TASK: In the entries below, find the line with "## area by class of cell" and the line with "global placement | cnt_en_n"; give again those lines and every line between them, exactly.

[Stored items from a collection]
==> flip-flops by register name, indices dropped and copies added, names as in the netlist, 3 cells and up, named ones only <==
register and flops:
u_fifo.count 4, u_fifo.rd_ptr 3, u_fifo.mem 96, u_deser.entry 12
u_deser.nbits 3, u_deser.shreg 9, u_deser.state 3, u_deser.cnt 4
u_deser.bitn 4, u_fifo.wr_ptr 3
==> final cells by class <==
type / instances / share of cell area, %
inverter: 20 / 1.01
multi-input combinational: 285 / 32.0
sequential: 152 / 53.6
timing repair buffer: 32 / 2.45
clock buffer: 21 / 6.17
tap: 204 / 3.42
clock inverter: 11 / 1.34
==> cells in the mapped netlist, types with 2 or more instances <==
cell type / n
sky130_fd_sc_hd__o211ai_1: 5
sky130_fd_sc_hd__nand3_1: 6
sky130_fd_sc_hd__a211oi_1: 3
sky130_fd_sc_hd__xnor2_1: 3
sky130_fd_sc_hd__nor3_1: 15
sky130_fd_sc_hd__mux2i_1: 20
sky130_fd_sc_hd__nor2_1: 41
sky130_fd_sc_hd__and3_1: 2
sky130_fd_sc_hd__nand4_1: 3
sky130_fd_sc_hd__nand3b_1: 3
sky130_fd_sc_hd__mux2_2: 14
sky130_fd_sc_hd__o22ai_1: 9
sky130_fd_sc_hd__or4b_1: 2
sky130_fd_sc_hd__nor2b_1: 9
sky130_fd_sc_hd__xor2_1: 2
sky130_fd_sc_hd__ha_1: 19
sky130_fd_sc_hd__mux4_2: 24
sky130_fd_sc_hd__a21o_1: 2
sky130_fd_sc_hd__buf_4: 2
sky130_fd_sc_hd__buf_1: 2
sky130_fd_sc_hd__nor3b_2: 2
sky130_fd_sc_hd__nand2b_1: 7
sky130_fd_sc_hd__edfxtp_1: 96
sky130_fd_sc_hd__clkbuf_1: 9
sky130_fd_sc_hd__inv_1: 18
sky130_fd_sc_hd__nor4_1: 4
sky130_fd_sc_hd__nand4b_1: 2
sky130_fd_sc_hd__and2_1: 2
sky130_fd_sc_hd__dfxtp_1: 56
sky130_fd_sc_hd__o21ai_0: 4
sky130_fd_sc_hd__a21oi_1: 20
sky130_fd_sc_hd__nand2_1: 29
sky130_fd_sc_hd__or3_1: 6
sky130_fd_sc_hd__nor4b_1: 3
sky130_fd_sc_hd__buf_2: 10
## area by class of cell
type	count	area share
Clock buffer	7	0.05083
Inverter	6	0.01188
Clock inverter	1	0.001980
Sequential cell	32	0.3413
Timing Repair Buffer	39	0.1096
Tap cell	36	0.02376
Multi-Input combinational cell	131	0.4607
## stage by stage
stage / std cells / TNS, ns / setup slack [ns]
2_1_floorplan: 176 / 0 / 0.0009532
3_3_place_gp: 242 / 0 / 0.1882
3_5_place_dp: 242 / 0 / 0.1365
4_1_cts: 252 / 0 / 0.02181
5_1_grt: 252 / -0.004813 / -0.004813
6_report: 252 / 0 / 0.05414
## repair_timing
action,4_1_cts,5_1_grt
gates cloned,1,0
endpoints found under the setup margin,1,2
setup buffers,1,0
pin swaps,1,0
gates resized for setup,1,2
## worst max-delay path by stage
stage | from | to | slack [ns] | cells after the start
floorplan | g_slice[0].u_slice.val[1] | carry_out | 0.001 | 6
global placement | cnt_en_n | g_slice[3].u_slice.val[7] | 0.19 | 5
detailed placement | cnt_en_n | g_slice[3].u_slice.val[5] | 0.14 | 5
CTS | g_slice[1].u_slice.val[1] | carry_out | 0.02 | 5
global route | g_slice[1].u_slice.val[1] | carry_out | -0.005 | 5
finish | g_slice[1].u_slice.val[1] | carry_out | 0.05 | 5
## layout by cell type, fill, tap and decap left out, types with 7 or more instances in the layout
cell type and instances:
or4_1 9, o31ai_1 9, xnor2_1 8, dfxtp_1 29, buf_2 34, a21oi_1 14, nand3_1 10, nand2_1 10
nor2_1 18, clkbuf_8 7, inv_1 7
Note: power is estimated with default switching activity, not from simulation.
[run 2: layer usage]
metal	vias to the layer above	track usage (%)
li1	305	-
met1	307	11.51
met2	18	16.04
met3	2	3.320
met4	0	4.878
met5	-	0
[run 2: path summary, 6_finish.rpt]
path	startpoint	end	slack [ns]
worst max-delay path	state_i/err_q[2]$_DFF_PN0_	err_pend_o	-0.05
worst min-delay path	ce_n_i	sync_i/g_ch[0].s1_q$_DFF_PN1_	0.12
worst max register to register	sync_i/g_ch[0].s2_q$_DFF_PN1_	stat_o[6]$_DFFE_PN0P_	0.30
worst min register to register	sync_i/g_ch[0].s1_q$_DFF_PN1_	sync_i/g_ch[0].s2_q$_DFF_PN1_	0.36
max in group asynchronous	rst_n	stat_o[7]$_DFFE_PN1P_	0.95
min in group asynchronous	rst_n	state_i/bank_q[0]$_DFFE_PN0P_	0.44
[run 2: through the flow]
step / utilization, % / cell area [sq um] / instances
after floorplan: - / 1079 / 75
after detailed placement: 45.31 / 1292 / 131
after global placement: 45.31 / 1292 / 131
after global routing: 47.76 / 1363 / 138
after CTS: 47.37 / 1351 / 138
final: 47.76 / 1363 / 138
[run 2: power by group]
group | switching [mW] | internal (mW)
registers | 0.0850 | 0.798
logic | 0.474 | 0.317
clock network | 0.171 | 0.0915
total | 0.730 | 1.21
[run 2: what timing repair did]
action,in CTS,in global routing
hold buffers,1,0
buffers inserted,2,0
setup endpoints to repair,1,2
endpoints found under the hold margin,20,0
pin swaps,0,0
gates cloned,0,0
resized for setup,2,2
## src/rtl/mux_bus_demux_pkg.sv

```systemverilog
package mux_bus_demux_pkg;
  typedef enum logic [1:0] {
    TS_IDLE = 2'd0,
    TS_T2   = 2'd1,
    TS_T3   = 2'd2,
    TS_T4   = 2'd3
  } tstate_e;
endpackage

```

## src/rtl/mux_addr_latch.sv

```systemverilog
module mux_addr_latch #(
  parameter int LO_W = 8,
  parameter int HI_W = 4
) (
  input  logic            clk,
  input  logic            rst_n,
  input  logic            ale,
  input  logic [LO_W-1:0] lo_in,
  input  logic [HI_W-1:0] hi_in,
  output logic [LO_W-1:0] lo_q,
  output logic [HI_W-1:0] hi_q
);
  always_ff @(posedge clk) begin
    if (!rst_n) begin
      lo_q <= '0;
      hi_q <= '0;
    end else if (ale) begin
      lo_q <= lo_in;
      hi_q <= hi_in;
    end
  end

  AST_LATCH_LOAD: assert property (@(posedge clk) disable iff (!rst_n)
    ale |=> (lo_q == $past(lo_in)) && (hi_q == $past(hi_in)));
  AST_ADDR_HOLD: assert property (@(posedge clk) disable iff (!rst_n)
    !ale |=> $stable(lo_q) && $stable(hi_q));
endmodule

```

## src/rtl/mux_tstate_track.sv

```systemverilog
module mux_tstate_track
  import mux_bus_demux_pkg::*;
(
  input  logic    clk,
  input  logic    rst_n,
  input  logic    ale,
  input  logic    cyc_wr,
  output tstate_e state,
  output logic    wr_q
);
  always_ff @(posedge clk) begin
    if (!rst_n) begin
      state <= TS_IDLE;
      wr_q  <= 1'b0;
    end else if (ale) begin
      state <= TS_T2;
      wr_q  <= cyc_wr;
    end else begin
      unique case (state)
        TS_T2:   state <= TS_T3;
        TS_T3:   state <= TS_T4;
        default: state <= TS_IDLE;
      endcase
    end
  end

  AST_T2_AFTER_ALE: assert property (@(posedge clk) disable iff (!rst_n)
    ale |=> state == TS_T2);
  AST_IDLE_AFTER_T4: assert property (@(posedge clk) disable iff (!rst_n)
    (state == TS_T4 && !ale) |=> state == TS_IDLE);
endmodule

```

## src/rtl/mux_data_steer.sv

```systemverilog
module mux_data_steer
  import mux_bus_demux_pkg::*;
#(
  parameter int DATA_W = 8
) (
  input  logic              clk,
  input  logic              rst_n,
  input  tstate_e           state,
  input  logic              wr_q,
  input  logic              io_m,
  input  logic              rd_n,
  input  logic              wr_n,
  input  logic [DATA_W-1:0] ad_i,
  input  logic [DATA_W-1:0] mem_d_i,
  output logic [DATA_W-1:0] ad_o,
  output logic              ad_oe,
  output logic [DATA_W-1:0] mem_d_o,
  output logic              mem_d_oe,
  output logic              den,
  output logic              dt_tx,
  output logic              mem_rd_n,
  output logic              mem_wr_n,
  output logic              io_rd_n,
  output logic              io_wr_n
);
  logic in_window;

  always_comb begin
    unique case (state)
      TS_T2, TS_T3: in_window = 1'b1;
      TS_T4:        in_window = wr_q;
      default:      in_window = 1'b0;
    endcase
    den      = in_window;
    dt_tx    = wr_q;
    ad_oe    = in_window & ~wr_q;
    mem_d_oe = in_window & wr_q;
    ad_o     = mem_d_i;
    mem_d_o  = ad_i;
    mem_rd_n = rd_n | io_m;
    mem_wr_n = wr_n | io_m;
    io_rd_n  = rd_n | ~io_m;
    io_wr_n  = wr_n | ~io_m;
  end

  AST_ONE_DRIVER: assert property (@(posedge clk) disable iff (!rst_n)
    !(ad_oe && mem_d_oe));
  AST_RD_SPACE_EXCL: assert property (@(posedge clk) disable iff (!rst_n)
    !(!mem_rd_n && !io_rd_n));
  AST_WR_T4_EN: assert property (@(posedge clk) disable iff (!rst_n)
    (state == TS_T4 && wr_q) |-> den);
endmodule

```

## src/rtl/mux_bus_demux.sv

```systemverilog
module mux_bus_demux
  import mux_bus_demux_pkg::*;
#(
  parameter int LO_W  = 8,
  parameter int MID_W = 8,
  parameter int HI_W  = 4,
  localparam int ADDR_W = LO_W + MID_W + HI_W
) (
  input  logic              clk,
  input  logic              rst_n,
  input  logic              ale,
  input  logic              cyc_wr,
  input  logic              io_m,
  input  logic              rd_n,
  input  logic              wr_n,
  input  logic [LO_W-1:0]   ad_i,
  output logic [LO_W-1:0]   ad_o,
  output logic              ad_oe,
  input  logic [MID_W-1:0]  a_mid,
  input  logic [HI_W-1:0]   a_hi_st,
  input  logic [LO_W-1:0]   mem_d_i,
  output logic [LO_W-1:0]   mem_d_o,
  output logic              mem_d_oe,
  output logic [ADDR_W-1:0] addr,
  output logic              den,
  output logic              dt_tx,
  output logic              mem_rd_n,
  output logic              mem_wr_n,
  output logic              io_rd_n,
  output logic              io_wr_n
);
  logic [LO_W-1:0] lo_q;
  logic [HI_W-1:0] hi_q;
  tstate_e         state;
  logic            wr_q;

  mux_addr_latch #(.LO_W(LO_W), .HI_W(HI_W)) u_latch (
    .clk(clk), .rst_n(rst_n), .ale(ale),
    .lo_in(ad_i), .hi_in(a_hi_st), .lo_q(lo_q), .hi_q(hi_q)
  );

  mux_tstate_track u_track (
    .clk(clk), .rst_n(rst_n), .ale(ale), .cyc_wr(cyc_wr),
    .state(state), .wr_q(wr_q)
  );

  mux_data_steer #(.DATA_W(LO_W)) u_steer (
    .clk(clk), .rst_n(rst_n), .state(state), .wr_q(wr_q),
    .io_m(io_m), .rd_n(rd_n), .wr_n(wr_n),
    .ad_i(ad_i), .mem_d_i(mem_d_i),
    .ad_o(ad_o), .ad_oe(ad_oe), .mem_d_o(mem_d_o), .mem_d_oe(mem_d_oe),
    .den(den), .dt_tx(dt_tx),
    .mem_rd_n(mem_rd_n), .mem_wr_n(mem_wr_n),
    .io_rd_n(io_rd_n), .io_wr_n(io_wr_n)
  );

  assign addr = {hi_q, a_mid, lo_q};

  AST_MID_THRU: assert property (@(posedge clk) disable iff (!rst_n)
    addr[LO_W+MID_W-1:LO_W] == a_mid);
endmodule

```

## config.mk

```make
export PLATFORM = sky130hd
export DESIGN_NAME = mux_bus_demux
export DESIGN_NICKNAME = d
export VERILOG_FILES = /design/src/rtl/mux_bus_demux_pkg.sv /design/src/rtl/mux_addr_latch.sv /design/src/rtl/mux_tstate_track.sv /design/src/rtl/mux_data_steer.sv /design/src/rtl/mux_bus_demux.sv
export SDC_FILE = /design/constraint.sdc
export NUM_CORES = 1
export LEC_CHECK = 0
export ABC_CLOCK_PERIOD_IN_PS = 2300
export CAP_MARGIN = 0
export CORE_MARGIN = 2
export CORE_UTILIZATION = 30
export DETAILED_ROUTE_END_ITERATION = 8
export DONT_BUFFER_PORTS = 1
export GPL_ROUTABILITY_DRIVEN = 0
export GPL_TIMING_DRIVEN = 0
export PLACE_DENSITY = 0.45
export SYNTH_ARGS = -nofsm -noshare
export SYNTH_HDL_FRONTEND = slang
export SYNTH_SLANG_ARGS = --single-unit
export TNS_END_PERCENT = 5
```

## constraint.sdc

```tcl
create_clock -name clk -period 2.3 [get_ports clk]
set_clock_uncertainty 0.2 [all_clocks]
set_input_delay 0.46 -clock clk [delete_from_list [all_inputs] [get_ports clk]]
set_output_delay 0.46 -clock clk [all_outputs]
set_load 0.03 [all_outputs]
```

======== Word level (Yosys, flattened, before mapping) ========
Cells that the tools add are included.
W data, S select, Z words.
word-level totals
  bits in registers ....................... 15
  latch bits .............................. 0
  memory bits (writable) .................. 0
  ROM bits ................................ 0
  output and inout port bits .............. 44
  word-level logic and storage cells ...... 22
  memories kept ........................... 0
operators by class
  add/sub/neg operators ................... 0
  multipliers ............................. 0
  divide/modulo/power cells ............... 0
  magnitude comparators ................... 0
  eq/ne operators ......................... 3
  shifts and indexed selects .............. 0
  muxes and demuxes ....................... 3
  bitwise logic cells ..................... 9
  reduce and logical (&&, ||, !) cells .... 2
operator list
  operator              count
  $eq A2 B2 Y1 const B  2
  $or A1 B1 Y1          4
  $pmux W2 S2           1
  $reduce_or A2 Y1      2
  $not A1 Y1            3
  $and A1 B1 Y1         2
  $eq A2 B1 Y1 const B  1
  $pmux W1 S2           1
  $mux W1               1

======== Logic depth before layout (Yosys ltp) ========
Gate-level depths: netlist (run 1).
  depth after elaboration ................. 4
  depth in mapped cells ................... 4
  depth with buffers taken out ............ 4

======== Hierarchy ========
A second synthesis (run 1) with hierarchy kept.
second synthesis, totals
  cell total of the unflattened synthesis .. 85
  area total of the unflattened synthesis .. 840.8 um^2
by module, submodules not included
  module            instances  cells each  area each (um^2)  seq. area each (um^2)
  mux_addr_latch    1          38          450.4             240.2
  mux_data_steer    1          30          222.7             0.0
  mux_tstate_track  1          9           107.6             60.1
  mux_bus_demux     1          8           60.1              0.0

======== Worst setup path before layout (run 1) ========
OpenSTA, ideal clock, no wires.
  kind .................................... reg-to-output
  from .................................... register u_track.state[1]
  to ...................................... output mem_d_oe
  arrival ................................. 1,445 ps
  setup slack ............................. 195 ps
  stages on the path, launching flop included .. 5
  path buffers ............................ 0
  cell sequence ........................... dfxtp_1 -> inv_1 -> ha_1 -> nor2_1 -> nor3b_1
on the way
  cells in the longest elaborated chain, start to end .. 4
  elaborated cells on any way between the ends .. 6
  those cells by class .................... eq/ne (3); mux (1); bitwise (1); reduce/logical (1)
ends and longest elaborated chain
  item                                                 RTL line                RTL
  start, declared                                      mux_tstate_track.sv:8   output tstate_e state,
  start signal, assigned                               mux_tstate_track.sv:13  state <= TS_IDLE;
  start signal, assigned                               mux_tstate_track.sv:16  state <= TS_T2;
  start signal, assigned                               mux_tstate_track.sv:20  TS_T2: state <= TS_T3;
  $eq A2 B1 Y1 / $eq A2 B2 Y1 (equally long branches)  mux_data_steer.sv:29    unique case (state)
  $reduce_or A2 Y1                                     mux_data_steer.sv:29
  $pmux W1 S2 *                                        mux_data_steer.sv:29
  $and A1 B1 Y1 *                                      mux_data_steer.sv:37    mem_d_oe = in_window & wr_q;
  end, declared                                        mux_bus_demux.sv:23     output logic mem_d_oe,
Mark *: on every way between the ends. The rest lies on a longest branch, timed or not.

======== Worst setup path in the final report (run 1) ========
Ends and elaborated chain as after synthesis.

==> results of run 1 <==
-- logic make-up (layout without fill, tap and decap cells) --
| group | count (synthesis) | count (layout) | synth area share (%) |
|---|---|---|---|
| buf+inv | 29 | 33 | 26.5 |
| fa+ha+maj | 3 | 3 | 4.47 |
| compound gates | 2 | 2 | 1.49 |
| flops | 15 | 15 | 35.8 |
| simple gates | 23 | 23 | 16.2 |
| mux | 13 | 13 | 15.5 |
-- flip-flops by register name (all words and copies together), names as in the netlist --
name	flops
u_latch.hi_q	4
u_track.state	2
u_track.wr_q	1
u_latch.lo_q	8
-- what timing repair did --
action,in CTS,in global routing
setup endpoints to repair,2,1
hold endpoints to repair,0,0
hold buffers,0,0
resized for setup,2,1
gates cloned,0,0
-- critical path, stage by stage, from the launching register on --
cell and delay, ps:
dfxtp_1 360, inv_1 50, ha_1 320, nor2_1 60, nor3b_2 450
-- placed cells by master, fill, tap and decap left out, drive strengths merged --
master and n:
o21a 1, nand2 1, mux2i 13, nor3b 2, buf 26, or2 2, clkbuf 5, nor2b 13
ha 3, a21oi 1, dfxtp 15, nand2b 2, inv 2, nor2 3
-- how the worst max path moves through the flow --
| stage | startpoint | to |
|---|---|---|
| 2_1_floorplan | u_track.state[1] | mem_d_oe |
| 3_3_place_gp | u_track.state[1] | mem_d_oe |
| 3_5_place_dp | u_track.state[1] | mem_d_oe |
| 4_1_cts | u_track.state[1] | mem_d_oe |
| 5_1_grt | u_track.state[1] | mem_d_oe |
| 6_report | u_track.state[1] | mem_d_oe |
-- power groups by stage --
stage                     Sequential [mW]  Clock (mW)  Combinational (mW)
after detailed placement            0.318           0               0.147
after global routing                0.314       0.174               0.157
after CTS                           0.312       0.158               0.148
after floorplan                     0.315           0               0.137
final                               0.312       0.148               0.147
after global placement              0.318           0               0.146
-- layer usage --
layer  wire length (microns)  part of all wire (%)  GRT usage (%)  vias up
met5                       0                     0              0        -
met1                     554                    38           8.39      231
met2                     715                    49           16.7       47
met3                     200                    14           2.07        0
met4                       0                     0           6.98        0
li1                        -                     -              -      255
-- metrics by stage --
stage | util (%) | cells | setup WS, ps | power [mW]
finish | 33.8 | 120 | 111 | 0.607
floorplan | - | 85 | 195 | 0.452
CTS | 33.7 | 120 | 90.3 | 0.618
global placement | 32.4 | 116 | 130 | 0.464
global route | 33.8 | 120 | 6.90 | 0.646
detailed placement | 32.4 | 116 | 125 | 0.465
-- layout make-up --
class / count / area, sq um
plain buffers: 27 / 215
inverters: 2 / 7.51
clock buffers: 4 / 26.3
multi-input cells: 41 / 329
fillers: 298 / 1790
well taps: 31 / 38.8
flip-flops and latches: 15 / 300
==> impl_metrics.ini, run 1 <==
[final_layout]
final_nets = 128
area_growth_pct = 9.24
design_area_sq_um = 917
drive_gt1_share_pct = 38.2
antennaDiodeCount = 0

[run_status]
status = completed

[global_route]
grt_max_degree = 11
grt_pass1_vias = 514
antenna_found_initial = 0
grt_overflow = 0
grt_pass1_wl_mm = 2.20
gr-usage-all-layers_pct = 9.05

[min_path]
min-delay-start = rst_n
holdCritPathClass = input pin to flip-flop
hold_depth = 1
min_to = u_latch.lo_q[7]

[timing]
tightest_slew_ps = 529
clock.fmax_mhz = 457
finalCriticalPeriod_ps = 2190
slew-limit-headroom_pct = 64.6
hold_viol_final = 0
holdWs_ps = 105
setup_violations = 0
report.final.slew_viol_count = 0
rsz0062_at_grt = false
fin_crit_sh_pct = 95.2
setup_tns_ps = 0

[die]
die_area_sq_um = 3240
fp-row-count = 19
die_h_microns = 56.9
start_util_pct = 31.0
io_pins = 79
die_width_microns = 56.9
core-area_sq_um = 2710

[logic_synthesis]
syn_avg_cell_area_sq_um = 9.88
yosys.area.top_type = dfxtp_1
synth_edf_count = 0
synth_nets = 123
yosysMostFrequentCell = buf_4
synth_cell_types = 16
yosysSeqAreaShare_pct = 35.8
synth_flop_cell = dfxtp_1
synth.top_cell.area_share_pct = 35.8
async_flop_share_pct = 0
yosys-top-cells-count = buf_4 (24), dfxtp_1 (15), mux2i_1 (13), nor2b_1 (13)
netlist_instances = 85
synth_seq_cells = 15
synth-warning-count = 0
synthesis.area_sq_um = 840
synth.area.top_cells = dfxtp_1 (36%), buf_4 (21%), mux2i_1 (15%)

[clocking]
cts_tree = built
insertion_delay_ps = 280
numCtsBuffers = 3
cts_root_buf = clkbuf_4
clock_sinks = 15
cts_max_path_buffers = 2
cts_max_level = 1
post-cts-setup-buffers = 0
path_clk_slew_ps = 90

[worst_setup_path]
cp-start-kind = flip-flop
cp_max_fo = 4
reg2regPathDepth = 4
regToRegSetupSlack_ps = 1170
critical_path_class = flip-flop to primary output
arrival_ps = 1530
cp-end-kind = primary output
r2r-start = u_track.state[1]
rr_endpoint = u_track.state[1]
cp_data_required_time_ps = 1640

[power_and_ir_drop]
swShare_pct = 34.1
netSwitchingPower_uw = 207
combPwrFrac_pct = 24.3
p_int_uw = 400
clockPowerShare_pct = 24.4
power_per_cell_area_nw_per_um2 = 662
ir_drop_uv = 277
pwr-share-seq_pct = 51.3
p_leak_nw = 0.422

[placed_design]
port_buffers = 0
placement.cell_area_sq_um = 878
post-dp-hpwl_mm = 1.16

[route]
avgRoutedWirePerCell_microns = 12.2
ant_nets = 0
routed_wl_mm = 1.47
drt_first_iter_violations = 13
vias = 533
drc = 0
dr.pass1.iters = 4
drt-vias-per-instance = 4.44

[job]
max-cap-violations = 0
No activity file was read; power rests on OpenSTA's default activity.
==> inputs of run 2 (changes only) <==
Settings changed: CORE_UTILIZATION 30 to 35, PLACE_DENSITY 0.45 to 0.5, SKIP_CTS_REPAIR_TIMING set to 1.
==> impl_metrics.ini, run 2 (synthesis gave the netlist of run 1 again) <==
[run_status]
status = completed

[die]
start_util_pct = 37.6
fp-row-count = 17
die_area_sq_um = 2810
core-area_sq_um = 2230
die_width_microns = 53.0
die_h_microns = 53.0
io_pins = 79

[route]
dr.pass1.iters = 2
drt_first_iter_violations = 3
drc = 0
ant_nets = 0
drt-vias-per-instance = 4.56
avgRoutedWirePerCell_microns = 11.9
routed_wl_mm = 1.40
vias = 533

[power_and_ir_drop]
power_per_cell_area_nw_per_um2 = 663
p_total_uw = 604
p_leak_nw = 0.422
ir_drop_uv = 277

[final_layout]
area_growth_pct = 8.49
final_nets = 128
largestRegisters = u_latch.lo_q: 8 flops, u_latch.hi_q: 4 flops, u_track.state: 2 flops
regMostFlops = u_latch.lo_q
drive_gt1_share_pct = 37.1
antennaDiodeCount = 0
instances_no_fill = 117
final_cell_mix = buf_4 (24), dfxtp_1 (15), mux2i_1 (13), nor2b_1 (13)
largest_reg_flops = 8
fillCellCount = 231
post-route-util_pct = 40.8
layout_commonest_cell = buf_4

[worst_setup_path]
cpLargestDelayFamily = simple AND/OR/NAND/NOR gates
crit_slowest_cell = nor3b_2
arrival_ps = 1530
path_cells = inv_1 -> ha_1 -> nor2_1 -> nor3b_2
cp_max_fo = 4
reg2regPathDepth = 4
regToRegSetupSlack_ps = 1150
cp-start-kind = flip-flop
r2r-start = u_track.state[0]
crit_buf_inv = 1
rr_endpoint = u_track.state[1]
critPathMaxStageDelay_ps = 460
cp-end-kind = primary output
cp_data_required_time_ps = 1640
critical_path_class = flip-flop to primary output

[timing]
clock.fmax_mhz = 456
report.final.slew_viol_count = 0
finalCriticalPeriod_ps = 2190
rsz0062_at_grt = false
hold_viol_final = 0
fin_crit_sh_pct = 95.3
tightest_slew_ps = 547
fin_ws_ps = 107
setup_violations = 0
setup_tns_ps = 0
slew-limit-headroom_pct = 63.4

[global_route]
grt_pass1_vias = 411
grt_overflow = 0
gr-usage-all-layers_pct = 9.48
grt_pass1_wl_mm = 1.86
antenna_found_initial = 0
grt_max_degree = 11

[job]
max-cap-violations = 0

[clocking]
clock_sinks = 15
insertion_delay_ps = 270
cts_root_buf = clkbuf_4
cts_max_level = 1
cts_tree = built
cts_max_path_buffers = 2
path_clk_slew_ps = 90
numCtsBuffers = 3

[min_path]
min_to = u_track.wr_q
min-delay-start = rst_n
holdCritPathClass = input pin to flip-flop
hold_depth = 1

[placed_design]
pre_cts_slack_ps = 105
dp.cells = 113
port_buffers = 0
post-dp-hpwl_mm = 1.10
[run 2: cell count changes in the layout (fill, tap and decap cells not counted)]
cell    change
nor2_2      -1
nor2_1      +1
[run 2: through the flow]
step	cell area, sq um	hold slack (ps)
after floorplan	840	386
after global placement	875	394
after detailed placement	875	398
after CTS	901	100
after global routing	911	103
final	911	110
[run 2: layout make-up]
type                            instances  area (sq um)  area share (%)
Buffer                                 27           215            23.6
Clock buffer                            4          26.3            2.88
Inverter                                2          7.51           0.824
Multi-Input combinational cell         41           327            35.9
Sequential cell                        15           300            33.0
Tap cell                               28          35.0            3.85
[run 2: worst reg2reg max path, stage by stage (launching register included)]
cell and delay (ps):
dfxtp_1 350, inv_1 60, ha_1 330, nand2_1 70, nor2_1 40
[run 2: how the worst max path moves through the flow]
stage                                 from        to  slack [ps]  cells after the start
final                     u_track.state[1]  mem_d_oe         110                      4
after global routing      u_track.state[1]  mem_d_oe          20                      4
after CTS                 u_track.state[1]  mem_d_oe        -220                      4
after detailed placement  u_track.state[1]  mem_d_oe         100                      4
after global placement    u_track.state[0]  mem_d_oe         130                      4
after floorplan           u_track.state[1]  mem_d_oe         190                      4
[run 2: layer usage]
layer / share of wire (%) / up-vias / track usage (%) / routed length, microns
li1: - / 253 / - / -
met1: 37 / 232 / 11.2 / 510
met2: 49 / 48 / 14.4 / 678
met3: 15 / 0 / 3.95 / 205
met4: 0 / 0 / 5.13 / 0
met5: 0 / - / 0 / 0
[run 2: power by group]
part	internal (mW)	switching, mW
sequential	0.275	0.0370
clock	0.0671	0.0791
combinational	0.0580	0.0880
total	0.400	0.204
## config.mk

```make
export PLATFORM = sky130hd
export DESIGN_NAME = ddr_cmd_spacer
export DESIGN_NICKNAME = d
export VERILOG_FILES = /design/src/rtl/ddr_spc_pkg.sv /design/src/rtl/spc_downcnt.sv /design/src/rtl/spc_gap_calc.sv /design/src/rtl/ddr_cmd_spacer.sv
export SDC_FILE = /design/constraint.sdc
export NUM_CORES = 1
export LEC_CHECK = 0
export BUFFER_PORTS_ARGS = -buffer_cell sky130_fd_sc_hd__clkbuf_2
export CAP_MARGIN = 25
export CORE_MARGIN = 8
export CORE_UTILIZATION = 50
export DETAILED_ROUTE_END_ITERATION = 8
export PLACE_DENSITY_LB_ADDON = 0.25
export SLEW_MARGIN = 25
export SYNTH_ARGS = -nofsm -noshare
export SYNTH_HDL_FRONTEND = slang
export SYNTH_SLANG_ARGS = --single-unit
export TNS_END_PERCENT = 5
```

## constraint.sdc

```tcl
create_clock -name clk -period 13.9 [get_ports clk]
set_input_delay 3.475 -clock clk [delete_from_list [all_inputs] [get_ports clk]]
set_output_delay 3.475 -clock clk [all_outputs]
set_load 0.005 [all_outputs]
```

COMPLETED TASK:
## area by class of cell
type	count	area share
Clock buffer	7	0.05083
Inverter	6	0.01188
Clock inverter	1	0.001980
Sequential cell	32	0.3413
Timing Repair Buffer	39	0.1096
Tap cell	36	0.02376
Multi-Input combinational cell	131	0.4607
## stage by stage
stage / std cells / TNS, ns / setup slack [ns]
2_1_floorplan: 176 / 0 / 0.0009532
3_3_place_gp: 242 / 0 / 0.1882
3_5_place_dp: 242 / 0 / 0.1365
4_1_cts: 252 / 0 / 0.02181
5_1_grt: 252 / -0.004813 / -0.004813
6_report: 252 / 0 / 0.05414
## repair_timing
action,4_1_cts,5_1_grt
gates cloned,1,0
endpoints found under the setup margin,1,2
setup buffers,1,0
pin swaps,1,0
gates resized for setup,1,2
## worst max-delay path by stage
stage | from | to | slack [ns] | cells after the start
floorplan | g_slice[0].u_slice.val[1] | carry_out | 0.001 | 6
global placement | cnt_en_n | g_slice[3].u_slice.val[7] | 0.19 | 5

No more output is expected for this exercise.